- TO DO: Look in the material below for the line with "for small area;" and the line with "period 5.0 ns.", then set down exactly those two lines and all lines between, nothing more.

——

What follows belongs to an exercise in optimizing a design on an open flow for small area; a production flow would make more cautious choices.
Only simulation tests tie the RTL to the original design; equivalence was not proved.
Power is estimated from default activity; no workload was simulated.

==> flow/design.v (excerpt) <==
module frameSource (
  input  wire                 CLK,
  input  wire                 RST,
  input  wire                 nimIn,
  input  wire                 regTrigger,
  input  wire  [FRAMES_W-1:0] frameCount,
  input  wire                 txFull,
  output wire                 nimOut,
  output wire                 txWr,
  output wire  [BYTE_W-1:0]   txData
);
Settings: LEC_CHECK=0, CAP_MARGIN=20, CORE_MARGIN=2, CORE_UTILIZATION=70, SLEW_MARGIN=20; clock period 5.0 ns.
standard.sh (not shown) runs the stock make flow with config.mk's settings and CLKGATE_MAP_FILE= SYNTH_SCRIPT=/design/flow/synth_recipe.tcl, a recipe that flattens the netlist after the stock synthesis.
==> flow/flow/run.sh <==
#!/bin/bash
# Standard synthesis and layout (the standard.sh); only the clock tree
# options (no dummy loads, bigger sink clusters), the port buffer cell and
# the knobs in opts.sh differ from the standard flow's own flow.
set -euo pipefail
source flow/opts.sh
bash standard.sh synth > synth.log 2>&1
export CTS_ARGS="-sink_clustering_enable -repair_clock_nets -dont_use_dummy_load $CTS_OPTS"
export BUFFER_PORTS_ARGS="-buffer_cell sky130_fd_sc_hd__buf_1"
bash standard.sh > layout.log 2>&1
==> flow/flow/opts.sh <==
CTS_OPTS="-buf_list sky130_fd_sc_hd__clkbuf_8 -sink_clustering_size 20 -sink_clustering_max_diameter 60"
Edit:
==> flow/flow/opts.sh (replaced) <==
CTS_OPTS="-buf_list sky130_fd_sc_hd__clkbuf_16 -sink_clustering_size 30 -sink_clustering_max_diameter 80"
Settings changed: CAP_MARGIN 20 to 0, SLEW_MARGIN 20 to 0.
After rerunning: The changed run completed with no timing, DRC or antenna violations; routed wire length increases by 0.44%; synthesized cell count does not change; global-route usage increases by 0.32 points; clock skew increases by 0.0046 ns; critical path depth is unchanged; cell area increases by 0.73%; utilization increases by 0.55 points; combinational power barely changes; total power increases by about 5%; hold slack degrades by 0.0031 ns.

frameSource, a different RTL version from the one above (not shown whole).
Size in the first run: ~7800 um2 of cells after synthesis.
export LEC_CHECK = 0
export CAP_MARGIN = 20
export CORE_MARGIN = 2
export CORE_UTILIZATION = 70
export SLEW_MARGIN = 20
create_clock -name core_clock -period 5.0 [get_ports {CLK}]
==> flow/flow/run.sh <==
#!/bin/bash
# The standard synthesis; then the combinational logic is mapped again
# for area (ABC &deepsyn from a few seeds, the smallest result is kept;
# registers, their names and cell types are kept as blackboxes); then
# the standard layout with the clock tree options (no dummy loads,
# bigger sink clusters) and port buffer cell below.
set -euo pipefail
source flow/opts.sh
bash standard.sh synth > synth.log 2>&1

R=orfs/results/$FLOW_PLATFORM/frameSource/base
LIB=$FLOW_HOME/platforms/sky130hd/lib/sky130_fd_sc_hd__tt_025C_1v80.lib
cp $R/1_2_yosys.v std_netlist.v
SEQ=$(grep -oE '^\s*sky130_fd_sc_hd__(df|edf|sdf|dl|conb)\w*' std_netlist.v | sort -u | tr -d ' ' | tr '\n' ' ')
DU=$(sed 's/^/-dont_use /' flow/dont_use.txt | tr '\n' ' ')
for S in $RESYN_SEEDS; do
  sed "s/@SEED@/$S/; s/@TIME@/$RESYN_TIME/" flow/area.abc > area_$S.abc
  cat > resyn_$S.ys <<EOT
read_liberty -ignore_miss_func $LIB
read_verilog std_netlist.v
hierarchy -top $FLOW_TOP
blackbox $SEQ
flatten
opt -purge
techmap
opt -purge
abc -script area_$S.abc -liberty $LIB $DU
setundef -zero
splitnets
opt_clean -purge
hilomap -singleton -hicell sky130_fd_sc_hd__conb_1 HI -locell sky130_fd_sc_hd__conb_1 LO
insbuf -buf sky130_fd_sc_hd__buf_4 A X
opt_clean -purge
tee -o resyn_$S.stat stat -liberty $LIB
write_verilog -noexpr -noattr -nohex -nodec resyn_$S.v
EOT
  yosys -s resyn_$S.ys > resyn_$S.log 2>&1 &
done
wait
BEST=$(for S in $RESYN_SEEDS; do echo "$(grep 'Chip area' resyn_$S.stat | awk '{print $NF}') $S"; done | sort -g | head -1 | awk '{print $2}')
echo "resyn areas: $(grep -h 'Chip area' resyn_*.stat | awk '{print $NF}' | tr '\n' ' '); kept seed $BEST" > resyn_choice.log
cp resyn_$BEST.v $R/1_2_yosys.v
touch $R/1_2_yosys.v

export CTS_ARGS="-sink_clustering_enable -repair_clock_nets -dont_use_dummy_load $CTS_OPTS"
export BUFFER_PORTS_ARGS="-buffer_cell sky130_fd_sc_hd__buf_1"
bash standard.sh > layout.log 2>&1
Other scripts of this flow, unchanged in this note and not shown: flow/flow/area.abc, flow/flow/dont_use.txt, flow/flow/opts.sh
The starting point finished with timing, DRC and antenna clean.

——

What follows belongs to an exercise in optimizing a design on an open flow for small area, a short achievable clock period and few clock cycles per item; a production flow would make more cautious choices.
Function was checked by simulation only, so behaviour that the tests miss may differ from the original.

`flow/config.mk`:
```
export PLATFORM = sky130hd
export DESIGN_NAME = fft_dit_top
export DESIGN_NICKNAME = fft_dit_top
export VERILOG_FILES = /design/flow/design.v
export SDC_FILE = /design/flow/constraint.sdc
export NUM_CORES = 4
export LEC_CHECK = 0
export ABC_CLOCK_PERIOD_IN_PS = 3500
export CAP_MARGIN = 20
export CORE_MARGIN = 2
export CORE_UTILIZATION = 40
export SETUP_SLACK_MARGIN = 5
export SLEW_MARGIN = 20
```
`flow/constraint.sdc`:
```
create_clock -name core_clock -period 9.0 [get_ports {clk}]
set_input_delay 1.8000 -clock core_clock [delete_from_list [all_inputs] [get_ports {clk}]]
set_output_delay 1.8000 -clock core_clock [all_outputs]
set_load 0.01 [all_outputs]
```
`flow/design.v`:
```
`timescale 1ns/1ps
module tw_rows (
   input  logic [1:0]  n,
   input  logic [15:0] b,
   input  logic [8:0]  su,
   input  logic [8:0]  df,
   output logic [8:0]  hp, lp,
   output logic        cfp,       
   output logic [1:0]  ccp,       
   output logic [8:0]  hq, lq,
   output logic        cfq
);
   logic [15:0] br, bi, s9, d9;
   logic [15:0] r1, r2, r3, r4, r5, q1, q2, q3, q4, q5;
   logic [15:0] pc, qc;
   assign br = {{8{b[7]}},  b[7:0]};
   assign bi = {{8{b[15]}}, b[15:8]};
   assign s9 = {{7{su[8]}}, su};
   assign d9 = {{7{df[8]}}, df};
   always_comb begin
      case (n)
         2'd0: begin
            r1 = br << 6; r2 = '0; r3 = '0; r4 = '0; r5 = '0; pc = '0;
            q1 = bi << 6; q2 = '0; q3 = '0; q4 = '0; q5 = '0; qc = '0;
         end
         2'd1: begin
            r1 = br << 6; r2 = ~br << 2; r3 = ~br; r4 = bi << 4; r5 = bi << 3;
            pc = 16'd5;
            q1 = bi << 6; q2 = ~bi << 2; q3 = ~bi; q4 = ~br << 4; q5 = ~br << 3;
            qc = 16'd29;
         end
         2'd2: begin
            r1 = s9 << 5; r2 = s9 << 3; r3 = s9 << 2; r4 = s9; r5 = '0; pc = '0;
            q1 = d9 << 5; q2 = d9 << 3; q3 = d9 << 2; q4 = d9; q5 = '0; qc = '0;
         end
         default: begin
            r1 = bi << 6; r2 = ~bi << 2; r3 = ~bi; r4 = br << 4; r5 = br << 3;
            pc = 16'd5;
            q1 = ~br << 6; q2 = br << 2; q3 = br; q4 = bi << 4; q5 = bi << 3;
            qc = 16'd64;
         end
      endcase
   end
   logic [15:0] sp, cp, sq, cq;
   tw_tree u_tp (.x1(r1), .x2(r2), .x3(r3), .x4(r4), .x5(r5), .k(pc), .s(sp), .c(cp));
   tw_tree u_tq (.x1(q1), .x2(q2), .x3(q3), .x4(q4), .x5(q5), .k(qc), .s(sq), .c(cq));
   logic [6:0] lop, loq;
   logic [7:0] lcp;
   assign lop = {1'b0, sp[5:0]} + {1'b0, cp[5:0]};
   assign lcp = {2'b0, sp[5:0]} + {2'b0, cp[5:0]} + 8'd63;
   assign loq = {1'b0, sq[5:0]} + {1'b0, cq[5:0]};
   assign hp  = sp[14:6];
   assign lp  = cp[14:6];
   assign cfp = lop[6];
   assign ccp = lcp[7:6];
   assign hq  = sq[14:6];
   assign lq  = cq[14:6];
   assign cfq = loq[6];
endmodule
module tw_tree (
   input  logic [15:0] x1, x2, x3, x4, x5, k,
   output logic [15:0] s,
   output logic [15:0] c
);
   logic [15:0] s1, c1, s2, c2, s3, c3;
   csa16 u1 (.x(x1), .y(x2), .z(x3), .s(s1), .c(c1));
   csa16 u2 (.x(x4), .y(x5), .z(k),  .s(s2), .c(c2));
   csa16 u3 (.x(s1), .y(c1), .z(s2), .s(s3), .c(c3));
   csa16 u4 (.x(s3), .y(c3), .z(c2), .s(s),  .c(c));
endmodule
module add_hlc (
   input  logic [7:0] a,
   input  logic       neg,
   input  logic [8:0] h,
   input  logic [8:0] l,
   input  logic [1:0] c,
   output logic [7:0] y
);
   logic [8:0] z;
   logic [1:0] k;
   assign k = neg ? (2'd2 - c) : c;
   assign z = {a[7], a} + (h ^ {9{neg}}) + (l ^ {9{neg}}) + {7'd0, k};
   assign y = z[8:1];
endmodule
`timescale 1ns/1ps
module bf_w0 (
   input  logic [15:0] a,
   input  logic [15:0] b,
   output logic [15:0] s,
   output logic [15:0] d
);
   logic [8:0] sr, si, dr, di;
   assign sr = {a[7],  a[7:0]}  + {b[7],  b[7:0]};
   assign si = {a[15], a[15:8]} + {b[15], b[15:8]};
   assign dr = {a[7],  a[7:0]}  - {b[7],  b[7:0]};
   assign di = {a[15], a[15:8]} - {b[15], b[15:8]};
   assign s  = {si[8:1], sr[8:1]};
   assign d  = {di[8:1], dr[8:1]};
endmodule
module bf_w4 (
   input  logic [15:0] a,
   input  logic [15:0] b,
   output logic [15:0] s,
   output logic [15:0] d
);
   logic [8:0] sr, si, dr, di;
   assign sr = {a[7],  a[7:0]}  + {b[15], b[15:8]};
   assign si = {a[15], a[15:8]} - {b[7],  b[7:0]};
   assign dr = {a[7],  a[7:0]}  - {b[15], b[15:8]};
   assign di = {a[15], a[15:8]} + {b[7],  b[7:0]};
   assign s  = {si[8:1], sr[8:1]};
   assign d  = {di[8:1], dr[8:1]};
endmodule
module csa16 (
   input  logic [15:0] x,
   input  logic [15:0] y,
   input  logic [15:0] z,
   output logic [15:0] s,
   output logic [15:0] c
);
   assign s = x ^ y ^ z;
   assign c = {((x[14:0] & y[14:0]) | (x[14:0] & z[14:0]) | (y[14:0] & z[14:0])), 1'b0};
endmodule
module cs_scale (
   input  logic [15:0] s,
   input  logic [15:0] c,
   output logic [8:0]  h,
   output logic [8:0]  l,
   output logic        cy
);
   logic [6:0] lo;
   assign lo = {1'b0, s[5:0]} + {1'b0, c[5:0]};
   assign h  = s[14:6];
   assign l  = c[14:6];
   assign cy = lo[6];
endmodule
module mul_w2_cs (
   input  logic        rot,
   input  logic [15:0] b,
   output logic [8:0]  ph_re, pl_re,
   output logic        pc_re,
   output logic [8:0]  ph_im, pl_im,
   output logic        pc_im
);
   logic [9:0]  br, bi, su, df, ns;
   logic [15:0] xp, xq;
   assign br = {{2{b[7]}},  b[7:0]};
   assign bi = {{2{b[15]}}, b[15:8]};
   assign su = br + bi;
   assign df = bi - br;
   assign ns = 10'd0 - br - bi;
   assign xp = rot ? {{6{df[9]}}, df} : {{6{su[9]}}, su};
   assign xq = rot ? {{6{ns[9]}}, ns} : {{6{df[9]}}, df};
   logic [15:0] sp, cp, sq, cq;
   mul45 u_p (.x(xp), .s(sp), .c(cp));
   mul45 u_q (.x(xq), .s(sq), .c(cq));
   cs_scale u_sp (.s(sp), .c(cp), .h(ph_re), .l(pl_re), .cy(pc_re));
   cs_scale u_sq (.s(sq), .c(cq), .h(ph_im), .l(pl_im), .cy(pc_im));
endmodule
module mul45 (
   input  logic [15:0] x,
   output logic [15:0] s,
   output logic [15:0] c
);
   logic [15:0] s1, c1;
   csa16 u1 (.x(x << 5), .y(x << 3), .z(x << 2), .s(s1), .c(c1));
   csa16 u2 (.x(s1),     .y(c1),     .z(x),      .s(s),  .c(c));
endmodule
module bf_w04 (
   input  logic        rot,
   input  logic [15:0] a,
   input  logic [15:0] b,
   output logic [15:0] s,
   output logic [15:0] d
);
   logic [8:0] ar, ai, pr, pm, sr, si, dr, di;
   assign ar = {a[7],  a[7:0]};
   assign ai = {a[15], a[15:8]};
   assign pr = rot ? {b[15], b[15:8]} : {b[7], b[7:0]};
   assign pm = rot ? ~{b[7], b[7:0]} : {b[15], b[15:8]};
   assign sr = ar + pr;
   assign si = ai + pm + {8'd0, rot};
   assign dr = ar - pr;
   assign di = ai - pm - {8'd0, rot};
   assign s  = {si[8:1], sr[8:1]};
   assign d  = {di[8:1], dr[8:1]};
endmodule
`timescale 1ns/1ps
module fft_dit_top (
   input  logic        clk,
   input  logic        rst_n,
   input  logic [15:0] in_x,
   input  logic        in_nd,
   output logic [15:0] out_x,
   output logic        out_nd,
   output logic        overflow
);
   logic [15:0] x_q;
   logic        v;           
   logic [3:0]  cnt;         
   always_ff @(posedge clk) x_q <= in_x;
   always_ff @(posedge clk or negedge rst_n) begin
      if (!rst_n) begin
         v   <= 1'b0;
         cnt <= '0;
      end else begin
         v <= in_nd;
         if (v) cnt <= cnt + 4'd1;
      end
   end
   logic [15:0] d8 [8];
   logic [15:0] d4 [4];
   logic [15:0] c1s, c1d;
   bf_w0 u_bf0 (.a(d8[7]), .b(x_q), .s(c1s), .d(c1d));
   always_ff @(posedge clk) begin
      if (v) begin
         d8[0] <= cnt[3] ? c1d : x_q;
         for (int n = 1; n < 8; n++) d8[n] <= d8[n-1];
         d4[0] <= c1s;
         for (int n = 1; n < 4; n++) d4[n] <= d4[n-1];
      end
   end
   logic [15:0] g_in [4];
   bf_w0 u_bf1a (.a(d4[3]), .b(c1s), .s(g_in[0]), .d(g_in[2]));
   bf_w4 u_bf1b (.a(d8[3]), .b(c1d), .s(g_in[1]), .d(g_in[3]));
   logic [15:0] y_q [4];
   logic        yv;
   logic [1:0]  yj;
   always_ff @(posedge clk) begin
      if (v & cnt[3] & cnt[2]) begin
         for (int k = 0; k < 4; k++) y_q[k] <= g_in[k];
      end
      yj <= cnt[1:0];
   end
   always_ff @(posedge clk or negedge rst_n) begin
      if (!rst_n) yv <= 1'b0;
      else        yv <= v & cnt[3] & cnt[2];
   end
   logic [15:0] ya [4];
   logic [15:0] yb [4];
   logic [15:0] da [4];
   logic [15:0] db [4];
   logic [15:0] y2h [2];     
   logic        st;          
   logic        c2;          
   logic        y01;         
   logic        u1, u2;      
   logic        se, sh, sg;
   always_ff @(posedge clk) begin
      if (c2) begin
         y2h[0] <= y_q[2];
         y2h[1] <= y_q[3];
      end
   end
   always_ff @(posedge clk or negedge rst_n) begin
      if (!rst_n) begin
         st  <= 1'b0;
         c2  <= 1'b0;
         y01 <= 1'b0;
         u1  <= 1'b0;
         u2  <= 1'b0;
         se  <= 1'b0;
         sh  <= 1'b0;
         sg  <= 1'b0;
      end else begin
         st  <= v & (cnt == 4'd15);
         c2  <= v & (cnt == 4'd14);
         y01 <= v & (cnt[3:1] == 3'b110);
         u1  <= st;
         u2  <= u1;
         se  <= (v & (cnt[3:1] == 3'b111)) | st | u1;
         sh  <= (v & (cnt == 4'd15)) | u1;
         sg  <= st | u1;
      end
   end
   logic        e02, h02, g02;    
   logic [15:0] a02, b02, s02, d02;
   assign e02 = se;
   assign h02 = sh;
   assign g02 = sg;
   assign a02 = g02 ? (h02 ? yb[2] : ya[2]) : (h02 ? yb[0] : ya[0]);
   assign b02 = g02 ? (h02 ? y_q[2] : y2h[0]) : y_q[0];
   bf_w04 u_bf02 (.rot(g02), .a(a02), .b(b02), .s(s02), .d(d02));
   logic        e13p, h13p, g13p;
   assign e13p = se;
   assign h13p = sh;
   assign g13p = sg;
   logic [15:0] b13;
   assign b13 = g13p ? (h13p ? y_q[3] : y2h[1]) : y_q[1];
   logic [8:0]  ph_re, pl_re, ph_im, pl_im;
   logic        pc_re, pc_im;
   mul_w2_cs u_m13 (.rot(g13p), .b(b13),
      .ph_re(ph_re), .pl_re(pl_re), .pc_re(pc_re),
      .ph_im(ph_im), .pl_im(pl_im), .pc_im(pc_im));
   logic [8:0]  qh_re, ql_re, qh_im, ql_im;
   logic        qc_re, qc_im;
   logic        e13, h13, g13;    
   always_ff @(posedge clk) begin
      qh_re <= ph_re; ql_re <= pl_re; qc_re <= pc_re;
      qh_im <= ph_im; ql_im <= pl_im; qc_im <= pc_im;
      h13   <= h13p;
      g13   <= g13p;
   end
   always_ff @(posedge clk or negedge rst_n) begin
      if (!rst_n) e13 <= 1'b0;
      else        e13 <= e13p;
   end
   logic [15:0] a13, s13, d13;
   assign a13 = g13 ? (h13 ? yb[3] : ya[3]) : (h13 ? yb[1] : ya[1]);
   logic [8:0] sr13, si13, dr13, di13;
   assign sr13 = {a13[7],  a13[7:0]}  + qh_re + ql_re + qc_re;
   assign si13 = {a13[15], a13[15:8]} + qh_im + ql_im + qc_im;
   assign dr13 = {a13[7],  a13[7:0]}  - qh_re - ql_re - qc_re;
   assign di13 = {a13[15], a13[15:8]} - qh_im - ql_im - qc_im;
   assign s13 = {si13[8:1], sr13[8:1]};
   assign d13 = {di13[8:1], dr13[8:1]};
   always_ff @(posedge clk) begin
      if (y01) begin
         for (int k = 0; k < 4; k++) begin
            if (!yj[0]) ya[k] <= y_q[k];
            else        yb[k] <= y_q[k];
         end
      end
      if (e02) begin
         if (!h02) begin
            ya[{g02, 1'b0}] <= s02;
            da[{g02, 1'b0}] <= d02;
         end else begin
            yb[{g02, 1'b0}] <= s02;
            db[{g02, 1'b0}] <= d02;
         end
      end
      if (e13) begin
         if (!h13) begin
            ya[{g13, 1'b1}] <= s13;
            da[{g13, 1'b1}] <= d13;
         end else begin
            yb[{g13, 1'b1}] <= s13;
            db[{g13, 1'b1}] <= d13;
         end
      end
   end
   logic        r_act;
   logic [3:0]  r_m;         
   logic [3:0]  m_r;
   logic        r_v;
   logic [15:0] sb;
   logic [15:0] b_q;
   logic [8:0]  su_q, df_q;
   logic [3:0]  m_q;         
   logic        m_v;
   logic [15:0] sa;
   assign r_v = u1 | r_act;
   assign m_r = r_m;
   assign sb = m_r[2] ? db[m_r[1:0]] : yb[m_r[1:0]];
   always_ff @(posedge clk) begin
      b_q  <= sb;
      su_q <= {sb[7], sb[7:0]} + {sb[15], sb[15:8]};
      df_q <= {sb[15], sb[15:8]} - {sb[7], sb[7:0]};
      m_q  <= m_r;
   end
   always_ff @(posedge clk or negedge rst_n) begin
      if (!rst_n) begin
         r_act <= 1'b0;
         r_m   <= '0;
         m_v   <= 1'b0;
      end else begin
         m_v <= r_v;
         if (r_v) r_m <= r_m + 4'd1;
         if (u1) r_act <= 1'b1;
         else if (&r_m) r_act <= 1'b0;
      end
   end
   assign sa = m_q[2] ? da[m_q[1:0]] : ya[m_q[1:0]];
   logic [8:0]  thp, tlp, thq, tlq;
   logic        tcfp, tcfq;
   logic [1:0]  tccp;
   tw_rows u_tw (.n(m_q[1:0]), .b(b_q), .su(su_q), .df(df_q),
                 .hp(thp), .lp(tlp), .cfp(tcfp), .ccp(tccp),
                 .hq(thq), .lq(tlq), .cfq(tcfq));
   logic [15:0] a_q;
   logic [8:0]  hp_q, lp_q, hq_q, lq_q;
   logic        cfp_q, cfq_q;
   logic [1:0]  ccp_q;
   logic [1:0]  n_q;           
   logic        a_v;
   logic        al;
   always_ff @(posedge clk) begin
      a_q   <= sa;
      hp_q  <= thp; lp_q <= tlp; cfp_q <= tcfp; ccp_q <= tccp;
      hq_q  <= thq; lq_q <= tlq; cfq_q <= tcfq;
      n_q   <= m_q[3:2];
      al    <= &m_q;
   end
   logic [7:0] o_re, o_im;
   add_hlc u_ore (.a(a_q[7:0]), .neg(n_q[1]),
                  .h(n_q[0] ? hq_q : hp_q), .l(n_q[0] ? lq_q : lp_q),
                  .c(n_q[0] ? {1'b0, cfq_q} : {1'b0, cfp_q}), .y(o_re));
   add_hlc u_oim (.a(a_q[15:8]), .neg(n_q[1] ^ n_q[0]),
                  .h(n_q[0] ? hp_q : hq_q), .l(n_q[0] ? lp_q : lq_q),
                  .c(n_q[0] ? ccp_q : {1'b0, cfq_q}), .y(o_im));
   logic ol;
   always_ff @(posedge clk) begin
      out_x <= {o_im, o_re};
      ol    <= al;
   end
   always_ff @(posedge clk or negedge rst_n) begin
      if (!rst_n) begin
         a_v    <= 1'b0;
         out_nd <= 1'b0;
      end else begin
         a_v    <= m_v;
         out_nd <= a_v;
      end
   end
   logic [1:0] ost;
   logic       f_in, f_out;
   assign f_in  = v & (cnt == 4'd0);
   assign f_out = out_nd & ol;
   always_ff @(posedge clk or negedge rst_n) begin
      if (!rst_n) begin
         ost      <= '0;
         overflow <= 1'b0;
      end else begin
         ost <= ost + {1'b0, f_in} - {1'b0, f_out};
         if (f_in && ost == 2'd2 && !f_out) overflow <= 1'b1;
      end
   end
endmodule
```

——

- SOLUTION TO THE EXERCISE:
What follows belongs to an exercise in optimizing a design on an open flow for small area; a production flow would make more cautious choices.
Only simulation tests tie the RTL to the original design; equivalence was not proved.
Power is estimated from default activity; no workload was simulated.

==> flow/design.v (excerpt) <==
module frameSource (
  input  wire                 CLK,
  input  wire                 RST,
  input  wire                 nimIn,
  input  wire                 regTrigger,
  input  wire  [FRAMES_W-1:0] frameCount,
  input  wire                 txFull,
  output wire                 nimOut,
  output wire                 txWr,
  output wire  [BYTE_W-1:0]   txData
);
Settings: LEC_CHECK=0, CAP_MARGIN=20, CORE_MARGIN=2, CORE_UTILIZATION=70, SLEW_MARGIN=20; clock period 5.0 ns.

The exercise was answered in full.